▶ _DIRECTIONS FOR THIS TASK_:
Since only part of the material below is wanted, output exactly the lines from the one with "Shared definitions for" up to and including the one with "localparam int DEF_NUM_CACHES = 4;".

>>>>

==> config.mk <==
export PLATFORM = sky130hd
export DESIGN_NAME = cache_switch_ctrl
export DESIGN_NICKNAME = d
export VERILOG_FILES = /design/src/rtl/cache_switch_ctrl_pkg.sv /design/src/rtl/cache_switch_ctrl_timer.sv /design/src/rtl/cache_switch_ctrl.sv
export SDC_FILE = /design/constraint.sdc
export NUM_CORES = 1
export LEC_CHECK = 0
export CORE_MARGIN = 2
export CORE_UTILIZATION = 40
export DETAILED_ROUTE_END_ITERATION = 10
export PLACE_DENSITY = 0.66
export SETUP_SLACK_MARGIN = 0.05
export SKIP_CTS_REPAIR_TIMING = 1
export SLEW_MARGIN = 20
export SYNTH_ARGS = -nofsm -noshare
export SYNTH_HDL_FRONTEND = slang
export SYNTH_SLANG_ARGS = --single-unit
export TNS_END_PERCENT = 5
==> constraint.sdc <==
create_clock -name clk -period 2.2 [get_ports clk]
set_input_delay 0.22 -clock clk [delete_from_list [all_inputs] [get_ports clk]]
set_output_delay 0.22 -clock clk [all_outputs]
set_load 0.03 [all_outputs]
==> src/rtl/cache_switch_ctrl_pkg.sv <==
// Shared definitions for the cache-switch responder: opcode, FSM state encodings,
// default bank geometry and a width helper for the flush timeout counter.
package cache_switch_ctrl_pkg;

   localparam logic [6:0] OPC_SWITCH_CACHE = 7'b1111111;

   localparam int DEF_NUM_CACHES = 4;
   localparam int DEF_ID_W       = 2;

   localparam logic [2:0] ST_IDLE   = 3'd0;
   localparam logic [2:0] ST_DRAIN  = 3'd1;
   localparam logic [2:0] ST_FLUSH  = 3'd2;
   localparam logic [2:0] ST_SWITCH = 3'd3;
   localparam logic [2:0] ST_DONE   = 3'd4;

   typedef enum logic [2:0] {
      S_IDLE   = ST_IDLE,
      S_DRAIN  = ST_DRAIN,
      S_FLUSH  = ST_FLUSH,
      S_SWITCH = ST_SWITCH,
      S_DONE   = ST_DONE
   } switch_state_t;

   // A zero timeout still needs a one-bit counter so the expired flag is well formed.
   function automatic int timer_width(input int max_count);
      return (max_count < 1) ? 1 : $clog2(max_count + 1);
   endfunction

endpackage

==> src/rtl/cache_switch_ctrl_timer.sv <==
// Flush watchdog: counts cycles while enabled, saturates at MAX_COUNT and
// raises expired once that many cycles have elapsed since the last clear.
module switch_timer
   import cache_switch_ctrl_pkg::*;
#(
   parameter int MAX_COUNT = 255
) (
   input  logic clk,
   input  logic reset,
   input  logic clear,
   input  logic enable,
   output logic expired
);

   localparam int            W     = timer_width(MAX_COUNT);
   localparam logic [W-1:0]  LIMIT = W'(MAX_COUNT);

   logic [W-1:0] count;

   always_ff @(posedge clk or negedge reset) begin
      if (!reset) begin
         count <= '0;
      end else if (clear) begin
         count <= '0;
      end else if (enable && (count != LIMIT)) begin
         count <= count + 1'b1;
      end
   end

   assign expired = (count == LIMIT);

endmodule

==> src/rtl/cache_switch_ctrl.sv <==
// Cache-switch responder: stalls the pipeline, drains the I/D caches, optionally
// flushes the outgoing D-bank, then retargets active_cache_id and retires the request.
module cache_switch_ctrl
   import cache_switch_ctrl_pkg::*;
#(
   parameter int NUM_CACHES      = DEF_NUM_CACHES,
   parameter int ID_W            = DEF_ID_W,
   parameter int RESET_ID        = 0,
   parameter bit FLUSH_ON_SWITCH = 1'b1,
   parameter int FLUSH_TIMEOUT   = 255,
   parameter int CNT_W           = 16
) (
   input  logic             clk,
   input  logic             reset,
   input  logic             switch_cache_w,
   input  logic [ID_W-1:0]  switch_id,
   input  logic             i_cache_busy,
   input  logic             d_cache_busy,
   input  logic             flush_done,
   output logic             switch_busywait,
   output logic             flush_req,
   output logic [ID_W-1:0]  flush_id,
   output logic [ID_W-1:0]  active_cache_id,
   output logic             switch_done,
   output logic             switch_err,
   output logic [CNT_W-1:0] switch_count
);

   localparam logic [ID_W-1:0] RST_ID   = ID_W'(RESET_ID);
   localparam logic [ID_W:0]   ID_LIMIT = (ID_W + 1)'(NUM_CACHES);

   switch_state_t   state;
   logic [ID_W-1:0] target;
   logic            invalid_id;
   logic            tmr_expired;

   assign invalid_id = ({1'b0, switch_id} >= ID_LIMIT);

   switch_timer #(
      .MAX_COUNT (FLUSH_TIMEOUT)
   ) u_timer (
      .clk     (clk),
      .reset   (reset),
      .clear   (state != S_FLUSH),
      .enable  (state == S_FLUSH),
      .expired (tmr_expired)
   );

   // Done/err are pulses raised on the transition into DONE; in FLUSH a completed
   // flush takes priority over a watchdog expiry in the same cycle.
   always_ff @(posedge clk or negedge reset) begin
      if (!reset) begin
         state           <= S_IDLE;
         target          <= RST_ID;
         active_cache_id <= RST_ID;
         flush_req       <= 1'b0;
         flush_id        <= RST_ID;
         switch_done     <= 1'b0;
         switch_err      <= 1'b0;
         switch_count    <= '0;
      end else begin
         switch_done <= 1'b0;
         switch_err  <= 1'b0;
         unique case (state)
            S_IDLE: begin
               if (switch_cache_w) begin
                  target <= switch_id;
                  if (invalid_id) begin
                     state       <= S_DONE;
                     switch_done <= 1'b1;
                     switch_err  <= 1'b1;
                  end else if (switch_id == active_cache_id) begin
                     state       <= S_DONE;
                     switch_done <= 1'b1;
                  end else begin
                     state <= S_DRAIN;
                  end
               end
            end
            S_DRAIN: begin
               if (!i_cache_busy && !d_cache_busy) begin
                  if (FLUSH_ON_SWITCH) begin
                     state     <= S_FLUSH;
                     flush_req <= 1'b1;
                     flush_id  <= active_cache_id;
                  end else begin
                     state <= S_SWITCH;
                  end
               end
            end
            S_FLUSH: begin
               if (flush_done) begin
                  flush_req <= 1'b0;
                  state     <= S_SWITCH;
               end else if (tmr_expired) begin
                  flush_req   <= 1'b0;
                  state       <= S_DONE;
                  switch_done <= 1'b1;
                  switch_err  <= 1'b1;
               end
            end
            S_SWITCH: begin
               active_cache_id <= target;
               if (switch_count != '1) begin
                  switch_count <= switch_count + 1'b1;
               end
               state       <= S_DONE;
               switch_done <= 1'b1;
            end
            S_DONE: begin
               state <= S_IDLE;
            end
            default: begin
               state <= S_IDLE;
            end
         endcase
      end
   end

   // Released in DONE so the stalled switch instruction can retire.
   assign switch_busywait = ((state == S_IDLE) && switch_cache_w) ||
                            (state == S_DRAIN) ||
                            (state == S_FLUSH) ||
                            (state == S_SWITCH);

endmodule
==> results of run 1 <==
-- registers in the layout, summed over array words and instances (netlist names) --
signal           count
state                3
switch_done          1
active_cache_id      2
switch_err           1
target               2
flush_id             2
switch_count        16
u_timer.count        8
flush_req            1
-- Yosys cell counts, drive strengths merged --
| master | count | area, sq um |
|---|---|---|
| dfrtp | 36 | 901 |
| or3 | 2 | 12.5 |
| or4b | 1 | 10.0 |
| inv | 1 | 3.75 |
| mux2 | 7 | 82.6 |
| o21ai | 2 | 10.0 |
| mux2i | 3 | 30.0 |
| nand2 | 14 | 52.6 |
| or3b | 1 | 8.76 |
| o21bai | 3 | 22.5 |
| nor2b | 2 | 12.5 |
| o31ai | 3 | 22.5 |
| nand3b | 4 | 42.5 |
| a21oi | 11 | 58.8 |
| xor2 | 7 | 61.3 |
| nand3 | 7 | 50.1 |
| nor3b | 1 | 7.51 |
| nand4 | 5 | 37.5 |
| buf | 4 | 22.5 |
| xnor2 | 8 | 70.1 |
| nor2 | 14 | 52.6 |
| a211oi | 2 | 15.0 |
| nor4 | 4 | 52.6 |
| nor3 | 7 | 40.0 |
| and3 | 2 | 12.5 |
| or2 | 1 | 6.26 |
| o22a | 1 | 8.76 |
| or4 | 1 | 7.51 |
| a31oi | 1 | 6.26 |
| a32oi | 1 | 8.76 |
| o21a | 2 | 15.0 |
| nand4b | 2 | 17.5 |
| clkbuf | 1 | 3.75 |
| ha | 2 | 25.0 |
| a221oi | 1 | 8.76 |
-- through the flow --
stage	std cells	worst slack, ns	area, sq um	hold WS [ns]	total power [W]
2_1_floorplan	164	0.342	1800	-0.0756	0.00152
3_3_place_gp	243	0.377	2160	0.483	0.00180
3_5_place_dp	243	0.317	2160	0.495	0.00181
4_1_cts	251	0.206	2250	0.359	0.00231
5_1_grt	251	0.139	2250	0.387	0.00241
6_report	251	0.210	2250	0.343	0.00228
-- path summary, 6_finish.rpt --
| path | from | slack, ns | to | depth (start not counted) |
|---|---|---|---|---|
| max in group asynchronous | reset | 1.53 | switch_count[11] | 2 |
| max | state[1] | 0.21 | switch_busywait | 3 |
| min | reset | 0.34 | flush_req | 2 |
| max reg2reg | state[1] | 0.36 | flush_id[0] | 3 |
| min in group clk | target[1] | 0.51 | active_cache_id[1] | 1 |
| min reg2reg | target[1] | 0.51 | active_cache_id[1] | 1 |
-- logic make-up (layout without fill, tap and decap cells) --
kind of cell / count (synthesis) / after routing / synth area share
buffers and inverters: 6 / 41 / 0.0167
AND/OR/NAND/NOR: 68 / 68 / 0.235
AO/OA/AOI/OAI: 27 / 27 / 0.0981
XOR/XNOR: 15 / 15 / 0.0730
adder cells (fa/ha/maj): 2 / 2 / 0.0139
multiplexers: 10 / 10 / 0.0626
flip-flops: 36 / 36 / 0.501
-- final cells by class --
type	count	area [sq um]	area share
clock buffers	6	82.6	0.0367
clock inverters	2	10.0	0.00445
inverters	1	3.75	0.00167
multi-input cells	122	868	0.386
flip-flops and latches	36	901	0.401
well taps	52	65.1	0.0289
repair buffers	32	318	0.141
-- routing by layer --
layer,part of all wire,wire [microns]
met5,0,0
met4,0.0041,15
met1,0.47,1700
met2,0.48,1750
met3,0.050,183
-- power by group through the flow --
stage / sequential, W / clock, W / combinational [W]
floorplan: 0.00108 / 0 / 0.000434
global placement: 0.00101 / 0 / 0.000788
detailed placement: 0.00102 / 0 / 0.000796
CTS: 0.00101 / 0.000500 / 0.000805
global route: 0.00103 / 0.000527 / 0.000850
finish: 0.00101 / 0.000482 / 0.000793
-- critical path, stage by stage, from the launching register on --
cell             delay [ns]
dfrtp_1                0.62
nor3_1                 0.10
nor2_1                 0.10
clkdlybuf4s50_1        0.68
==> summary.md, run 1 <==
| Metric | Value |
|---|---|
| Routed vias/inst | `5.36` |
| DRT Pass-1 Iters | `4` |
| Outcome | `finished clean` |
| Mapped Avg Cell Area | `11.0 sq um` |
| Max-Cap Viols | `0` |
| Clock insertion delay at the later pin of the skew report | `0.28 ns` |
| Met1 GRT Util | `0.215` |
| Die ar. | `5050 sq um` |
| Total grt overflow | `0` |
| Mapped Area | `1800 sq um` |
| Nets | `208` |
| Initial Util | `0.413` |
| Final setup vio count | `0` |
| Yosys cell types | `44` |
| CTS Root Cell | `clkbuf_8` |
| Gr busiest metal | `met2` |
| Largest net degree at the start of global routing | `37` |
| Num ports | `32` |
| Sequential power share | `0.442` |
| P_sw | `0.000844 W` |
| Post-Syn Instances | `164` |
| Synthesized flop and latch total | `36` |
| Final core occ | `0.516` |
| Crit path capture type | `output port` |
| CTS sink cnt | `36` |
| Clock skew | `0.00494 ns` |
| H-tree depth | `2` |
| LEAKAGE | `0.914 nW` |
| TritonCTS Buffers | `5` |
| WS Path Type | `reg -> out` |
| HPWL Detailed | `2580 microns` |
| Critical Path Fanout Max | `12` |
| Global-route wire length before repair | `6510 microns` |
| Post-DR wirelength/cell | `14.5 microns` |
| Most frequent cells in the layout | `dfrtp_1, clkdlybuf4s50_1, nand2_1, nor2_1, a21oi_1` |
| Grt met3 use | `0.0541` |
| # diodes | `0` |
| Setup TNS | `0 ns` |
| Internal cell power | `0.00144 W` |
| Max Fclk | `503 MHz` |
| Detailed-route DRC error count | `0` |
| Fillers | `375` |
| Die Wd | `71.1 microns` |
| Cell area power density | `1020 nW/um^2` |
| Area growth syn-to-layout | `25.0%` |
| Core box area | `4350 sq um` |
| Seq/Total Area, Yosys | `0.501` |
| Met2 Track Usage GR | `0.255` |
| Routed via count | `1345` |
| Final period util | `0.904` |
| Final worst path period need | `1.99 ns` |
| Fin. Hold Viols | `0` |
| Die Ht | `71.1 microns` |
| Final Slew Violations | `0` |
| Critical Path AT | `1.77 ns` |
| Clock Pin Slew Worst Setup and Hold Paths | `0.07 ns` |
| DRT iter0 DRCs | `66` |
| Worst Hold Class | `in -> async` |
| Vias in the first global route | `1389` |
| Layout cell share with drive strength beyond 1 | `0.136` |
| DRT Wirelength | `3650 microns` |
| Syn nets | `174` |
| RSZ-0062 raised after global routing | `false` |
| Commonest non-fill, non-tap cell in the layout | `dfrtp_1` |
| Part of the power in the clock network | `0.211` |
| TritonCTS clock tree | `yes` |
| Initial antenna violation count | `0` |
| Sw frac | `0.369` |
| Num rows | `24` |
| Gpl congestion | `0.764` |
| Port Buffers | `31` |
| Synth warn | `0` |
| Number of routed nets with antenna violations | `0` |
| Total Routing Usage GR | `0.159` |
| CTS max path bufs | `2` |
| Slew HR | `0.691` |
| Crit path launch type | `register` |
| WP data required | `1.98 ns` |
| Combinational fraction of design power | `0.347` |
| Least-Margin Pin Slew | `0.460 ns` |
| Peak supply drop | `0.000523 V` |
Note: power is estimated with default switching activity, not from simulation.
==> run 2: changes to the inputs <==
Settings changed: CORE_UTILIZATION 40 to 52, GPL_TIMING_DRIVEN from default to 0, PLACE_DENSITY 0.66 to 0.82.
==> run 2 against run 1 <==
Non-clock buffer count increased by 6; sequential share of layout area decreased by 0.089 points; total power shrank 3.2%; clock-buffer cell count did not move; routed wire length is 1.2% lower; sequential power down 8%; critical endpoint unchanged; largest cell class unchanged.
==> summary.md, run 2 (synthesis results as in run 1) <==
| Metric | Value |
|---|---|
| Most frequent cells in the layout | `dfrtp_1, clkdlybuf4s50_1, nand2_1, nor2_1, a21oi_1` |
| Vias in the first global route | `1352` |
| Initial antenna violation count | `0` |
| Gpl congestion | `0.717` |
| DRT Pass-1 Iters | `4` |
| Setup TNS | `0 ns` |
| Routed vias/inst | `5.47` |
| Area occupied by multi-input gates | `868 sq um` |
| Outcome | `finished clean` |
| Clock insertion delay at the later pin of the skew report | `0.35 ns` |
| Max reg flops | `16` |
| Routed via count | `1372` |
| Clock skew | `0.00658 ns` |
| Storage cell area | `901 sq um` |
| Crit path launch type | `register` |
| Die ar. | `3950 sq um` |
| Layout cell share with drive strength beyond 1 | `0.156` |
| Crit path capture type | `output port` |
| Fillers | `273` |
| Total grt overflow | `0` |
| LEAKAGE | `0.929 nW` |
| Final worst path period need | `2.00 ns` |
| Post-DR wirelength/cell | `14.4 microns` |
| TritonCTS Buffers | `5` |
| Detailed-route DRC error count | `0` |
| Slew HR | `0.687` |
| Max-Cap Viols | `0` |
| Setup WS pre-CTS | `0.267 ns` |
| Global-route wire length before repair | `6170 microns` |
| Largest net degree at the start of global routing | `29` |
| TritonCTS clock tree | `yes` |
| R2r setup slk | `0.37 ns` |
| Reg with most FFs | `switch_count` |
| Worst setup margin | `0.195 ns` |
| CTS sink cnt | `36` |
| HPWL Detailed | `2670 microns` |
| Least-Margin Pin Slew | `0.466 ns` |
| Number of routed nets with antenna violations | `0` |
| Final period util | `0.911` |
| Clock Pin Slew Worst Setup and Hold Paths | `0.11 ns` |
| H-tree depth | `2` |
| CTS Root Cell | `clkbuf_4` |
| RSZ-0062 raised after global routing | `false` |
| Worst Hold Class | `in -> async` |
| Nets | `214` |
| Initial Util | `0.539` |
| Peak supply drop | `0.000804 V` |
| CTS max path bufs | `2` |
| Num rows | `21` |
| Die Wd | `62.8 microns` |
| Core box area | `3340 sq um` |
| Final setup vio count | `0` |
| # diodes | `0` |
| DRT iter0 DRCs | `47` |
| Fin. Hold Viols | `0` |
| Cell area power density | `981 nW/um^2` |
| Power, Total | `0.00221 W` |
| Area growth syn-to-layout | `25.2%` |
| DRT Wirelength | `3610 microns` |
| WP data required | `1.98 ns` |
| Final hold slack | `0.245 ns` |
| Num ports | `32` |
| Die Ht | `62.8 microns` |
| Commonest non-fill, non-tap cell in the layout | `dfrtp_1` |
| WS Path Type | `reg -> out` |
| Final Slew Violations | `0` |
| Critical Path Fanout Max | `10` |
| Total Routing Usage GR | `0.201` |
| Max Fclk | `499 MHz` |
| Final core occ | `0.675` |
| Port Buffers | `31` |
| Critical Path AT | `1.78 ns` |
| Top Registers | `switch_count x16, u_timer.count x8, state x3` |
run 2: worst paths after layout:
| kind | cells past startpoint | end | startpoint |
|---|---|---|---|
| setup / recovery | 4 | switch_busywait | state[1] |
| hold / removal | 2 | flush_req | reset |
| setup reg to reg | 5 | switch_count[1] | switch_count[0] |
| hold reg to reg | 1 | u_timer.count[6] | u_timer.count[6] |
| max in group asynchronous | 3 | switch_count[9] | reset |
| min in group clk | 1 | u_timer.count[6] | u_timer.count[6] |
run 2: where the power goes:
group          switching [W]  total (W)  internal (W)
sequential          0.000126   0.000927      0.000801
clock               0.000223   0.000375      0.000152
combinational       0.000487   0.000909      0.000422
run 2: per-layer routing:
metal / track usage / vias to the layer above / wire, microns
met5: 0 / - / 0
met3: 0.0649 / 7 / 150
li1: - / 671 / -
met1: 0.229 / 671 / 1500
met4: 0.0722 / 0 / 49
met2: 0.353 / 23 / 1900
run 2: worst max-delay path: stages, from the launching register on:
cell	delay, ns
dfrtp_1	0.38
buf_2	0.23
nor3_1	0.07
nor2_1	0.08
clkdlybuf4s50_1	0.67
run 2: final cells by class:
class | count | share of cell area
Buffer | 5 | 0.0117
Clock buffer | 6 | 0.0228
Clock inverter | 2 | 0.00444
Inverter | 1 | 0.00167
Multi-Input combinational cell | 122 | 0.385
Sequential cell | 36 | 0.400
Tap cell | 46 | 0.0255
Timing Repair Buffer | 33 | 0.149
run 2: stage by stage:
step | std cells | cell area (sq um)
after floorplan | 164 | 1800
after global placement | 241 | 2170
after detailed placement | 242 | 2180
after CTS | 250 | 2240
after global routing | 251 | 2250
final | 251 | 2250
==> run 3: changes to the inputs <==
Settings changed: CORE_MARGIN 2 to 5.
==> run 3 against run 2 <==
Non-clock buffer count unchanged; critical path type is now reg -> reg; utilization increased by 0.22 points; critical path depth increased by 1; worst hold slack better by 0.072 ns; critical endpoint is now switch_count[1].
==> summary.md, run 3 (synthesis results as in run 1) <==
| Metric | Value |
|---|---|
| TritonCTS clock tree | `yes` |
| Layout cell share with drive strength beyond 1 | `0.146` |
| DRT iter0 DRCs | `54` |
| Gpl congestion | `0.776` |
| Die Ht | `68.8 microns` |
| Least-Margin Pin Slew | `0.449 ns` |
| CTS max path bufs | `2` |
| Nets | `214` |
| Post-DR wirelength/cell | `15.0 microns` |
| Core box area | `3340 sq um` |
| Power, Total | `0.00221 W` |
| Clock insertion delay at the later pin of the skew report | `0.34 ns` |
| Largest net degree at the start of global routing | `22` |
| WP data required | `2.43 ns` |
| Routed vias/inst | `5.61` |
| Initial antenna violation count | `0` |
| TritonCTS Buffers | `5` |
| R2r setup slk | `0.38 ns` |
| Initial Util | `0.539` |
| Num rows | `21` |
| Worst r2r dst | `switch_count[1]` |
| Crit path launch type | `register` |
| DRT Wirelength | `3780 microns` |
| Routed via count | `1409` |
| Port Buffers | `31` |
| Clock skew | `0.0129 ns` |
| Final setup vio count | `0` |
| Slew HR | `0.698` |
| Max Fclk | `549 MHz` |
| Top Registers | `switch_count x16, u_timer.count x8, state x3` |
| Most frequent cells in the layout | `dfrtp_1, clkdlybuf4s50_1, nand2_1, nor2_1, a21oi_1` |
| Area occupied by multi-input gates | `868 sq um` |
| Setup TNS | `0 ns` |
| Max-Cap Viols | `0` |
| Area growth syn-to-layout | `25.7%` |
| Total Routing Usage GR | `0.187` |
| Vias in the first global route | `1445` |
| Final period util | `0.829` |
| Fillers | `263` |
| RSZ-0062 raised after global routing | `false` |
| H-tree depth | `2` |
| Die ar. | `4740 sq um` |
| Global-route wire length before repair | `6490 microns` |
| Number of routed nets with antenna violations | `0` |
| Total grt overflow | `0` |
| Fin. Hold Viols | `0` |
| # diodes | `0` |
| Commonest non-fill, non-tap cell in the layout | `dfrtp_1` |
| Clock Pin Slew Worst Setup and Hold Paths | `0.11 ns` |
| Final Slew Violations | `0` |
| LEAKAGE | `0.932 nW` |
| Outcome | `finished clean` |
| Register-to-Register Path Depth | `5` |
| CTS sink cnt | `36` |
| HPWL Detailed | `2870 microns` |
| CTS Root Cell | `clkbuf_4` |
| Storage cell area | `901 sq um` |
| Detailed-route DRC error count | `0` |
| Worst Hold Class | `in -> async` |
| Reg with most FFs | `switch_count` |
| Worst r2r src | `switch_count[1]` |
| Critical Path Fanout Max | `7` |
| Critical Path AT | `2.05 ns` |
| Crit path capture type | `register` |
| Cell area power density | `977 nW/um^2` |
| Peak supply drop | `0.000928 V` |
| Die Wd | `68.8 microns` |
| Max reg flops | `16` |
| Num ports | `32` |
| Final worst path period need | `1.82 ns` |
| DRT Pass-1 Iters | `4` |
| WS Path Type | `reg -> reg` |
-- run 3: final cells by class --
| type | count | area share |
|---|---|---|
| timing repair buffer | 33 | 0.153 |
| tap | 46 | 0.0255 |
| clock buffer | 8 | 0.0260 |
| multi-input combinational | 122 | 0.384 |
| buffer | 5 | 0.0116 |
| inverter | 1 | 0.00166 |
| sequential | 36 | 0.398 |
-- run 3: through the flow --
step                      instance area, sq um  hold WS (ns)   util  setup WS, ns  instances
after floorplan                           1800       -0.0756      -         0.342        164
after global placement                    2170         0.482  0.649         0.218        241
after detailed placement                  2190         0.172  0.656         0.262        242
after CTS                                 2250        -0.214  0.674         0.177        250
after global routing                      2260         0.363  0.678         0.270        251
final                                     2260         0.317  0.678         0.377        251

<<<<

▶ _WRITTEN SOLUTION_:
// Shared definitions for the cache-switch responder: opcode, FSM state encodings,
// default bank geometry and a width helper for the flush timeout counter.
package cache_switch_ctrl_pkg;

   localparam logic [6:0] OPC_SWITCH_CACHE = 7'b1111111;

   localparam int DEF_NUM_CACHES = 4;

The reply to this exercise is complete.